Dataset entries
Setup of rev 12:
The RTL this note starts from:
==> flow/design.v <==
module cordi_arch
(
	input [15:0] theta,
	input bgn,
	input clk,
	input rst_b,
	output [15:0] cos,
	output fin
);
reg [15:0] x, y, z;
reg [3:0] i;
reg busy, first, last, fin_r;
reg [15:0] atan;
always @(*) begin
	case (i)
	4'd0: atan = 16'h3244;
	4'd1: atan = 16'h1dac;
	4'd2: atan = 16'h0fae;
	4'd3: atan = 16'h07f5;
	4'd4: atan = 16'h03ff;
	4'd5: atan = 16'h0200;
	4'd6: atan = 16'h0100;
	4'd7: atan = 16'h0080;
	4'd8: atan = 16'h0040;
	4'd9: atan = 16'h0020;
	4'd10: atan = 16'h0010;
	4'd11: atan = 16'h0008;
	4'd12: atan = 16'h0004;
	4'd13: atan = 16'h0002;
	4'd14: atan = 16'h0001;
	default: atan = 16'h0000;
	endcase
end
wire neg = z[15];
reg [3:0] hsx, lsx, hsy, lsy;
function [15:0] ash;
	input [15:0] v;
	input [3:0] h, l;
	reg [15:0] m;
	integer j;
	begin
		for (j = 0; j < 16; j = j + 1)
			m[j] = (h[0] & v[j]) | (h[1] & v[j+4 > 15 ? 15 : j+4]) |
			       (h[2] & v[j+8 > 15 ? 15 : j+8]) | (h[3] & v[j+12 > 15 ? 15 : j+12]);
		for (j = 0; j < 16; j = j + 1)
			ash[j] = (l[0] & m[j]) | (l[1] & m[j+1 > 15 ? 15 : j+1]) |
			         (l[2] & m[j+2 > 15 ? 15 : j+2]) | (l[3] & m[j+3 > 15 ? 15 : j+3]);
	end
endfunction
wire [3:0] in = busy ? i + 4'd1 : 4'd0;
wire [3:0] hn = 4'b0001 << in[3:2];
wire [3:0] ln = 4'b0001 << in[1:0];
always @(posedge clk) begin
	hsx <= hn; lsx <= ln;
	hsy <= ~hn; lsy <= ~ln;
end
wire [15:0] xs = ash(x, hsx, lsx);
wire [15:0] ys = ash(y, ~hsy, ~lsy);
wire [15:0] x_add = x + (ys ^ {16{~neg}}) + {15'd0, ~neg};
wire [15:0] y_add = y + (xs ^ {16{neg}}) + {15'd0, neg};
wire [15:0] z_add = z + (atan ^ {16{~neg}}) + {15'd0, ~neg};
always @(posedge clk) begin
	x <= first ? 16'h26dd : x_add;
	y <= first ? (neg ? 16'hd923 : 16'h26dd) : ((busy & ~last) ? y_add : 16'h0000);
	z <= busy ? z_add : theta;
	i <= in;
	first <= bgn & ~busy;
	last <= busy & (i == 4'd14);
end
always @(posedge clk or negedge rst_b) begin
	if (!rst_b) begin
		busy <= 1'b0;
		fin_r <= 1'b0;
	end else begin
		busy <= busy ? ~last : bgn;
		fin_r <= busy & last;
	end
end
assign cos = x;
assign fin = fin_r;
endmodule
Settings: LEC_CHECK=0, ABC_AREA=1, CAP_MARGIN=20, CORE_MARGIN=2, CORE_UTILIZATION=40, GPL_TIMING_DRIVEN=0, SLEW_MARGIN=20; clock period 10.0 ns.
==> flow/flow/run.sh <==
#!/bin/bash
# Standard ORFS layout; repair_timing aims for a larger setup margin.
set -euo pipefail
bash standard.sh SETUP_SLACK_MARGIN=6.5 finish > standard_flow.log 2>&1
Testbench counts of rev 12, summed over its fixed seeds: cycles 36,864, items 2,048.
Background: an optimization exercise with open tools, aiming at small area, a short achievable clock period and few clock cycles. Do not read the settings as production practice.
In this exercise RTL edits were held to simulation tests only and were not proved equivalent to the original.
The clock input has no modelled driver; a real chip could not lean on it and would need a root buffer or a full tree.
Power and IR drop assume default switching activity.

## run A
==> flow/design.v <==
module qr_decode(
    input clk,
    input srstn,
    input qr_decode_start,
    input sram_rdata,
    output [11:0] sram_raddr,
    output reg decode_valid,
    output reg [7:0] decode_jis8_code,
    output reg qr_decode_finish
  );
  reg [4:0] r, c;       
  reg R1, R2;           
  reg [2:0] m;          
  reg [2:0] b;          
  reg [4:0] nb;         
  reg hdr;              
  assign sram_raddr = {1'b0, r, 1'b0, c};
  wire fmt = ~c[4] & ~c[3];
  wire up = c[1];
  wire at_top = c[4] ? (~r[4] & ~r[2] & ~r[1]) : ~(r[4] | r[3] | r[2] | r[1] | r[0]);   
  wire at_bot = r[4] & r[3];                                                           
  wire turn = c[0] & (up ? at_top : at_bot);
  wire sk6 = ~r[4] & ~r[3] & r[2] & r[0] & ~(r[1] ^ up);                  
  wire al_up = c[4] & ~c[2] & up & r[4] & ~r[1] & r[0];                   
  wire al_dn = c[4] & ~c[2] & ~up & ~r[4] & r[2] & r[1] & r[0];           
  wire al = al_up | al_dn;
  wire x = sk6 | al;
  wire [3:0] d = r[3:0] ^ {4{up}};
  wire t1 = d[0], t2 = d[1] & d[0], t3 = d[2] & t2, t4 = d[3] & t3;      
  wire [4:0] rt = {t4 | al, t3 | al, t2 & ~x, t1 | x, ~x};                
  wire rowmove = ~fmt & c[0] & ~turn;
  wire [4:0] frow = {{3{fmt & c[2]}}, 1'b0, fmt & c[2]};                   
  wire [4:0] nr = r ^ (rowmove ? rt : frow);
  wire alc = ~c[4] & c[2] & c[1] & r[4] & ~r[3] & ~(r[2] & r[1]) & (r[2] | r[1] | r[0]);
  wire hold = c[0] & (turn | alc);
  wire [3:1] e = c[3:1] ^ {3{~c[0]}};
  wire [4:0] tc = {e[3] & e[2] & e[1], e[2] & e[1], e[1], 1'b1, 1'b1};   
  wire [4:0] tf = c[2] ? 5'b10011 : c[0] ? 5'b00111 : {4'b0, qr_decode_start};
  wire [4:0] tcol = fmt ? tf : hold ? {4'b0, ~alc} : tc;
  wire [4:0] nc = c ^ tcol;
  wire R0 = ~R1 & ~R2;
  wire rdn = up ^ sk6;
  wire nR1 = fmt ? 1'b0 : (rowmove & ~al) ? (rdn ? R2 : R0) : R1;
  wire nR2 = fmt ? 1'b0 : (rowmove & ~al) ? (rdn ? R0 : R1) : R2;
  wire C0 = (~c[0] & ~c[1] & c[3]) | (~c[0] & c[1] & ~c[2]) | (c[0] & c[1] & c[2] & ~c[4]) | (c[0] & ~c[1] & c[2] & ~c[3]);
  wire C1 = (c[0] & ~c[1] & c[3]) | (~c[0] & c[1] & c[2] & c[4]) | (c[0] & c[1] & ~c[2] & c[4]) | (~c[0] & ~c[1] & ~c[2] & ~c[3]);
  wire C2 = ~C0 & ~C1;
  wire C3o = (c[1] & c[2] & ~c[3]) | (~c[1] & ~c[2] & ~c[3]) | (c[0] & c[1] & c[3]) | (c[0] & ~c[1] & ~c[3]);   
  wire a = r[0] & c[0];
  wire s = r[0] ^ c[0];
  wire q0 = R0 | C0;
  wire q1 = (R1 & C1) | (R2 & C2);
  wire z3 = (R0 & C0) | (R1 & C2) | (R2 & C1);
  reg mk;
  always @* begin
    case (m ^ 3'b101)
      3'd0: mk = ~s;
      3'd1: mk = ~r[0];
      3'd2: mk = C0;
      3'd3: mk = z3;
      3'd4: mk = ~(r[1] ^ C3o);
      3'd5: mk = ~a & q0;
      3'd6: mk = ~(a ^ q1);
      default: mk = ~(s ^ q1);
    endcase
  end
  wire bit_in = sram_rdata ^ mk;
  wire last_bit = (b == 3'd7);
  always @(posedge clk) begin
    if (~srstn) begin
      r <= 5'd8;
      c <= 5'd2;
      hdr <= 1'b1;
      decode_valid <= 1'b0;
      qr_decode_finish <= 1'b0;
    end else begin
      r <= nr;
      c <= nc;
      if (~fmt && b == 3'd0) hdr <= 1'b0;    
      decode_valid <= ~hdr & last_bit;
      qr_decode_finish <= ~hdr & ((last_bit & (nb == 5'd1)) | (nb == 5'd0));
    end
    R1 <= nR1;
    R2 <= nR2;
    if (fmt) m <= {m[1:0], sram_rdata};
    b <= fmt ? 3'd3 : b + 3'd1;           
    if (hdr) nb <= decode_jis8_code[4:0];   
    else if (last_bit) nb <= nb - 5'd1;
    decode_jis8_code <= {decode_jis8_code[6:0], bit_in};
  end
endmodule
export LEC_CHECK = 0
export CAP_MARGIN = 20
export CORE_MARGIN = 2
export CORE_UTILIZATION = 45
export SLEW_MARGIN = 20
create_clock -name core_clock -period 9.0 [get_ports {clk}]
standard.sh (not shown) runs the stock make flow with config.mk's settings and CLKGATE_MAP_FILE= SYNTH_SCRIPT=/design/flow/synth_recipe.tcl, a recipe that flattens the netlist after the stock synthesis.
==> flow/flow/run.sh <==
#!/bin/bash
# ORFS layout of the design with these changes to how it is made (the
# constraints are unchanged):
#  - synthesis maps the logic with an area-oriented ABC script (deepsyn,
#    then amap) and without half/full-adder extraction; the registers are
#    mapped exactly as in the standard synthesis;
#  - ports are buffered with buf_2 instead of the slow delay buffer;
#  - the clock tree is two clkbuf_8 in parallel, one per half of the registers
#    (flow/two_buf_cts.tcl) in place of the two-level tree;
#  - timing repair aims for more setup slack than the clock period needs.
set -euo pipefail
rm -rf myscripts
cp -r "$FLOW_HOME/scripts" myscripts
printf 'strash\n&get -n\n&deepsyn -T 30\n&put\ndch -f\namap\ntopo\n' > myscripts/abc_speed.script
python3 - "$PWD/flow/two_buf_cts.tcl" <<'PY'
import sys
p = 'myscripts/cts.tcl'
s = open(p).read()
old = 'log_cmd clock_tree_synthesis {*}$cts_args'
assert old in s
s = s.replace(old, 'source ' + sys.argv[1])
open(p, 'w').write(s)
PY
export SCRIPTS_DIR="$PWD/myscripts"
export ADDER_MAP_FILE=
export BUFFER_PORTS_ARGS="-buffer_cell sky130_fd_sc_hd__buf_2"
export SETUP_SLACK_MARGIN=6.35
export RECOVER_POWER=100
bash standard.sh > standard.log 2>&1
==> flow/flow/two_buf_cts.tcl <==
# Clock tree of two buffers in parallel: the registers are split into a left
# and a right half, and a clkbuf_8 at each half's centroid drives its clock pins.
set block [ord::get_db_block]
set dbu [$block getDbUnitsPerMicron]
set pins {}
foreach pin [get_pins -of_objects [get_nets clk]] {
  if {[get_property $pin direction] ne "input"} { continue }
  set it [sta::sta_to_db_pin $pin]
  set bb [[$it getInst] getBBox]
  lappend pins [list [expr {([$bb xMin] + [$bb xMax]) / 2.0 / $dbu}] [expr {([$bb yMin] + [$bb yMax]) / 2.0 / $dbu}] $pin]
}
set pins [lsort -real -index 0 $pins]
set half [expr {[llength $pins] / 2}]
foreach {name group} [list left [lrange $pins 0 [expr {$half - 1}]] right [lrange $pins $half end]] {
  set sx 0.0; set sy 0.0; set loads {}
  foreach p $group { set sx [expr {$sx + [lindex $p 0]}]; set sy [expr {$sy + [lindex $p 1]}]; lappend loads [lindex $p 2] }
  set n [llength $group]
  puts "two_buf_cts: $name $n clock pins, buffer at [expr {$sx / $n}] [expr {$sy / $n}]"
  log_cmd insert_buffer -buffer_cell sky130_fd_sc_hd__clkbuf_8 -net clk -load_pins $loads \
    -location [list [expr {$sx / $n}] [expr {$sy / $n}]] -buffer_name clkbuf_$name -net_name clknet_$name
}
Testbench counts of run A, summed over its fixed seeds: cycles 15,800.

WHAT THIS TASK INVOLVES: Tally the lines above that contain the word "first", and reply with only the number.

WRITTEN SOLUTION: 4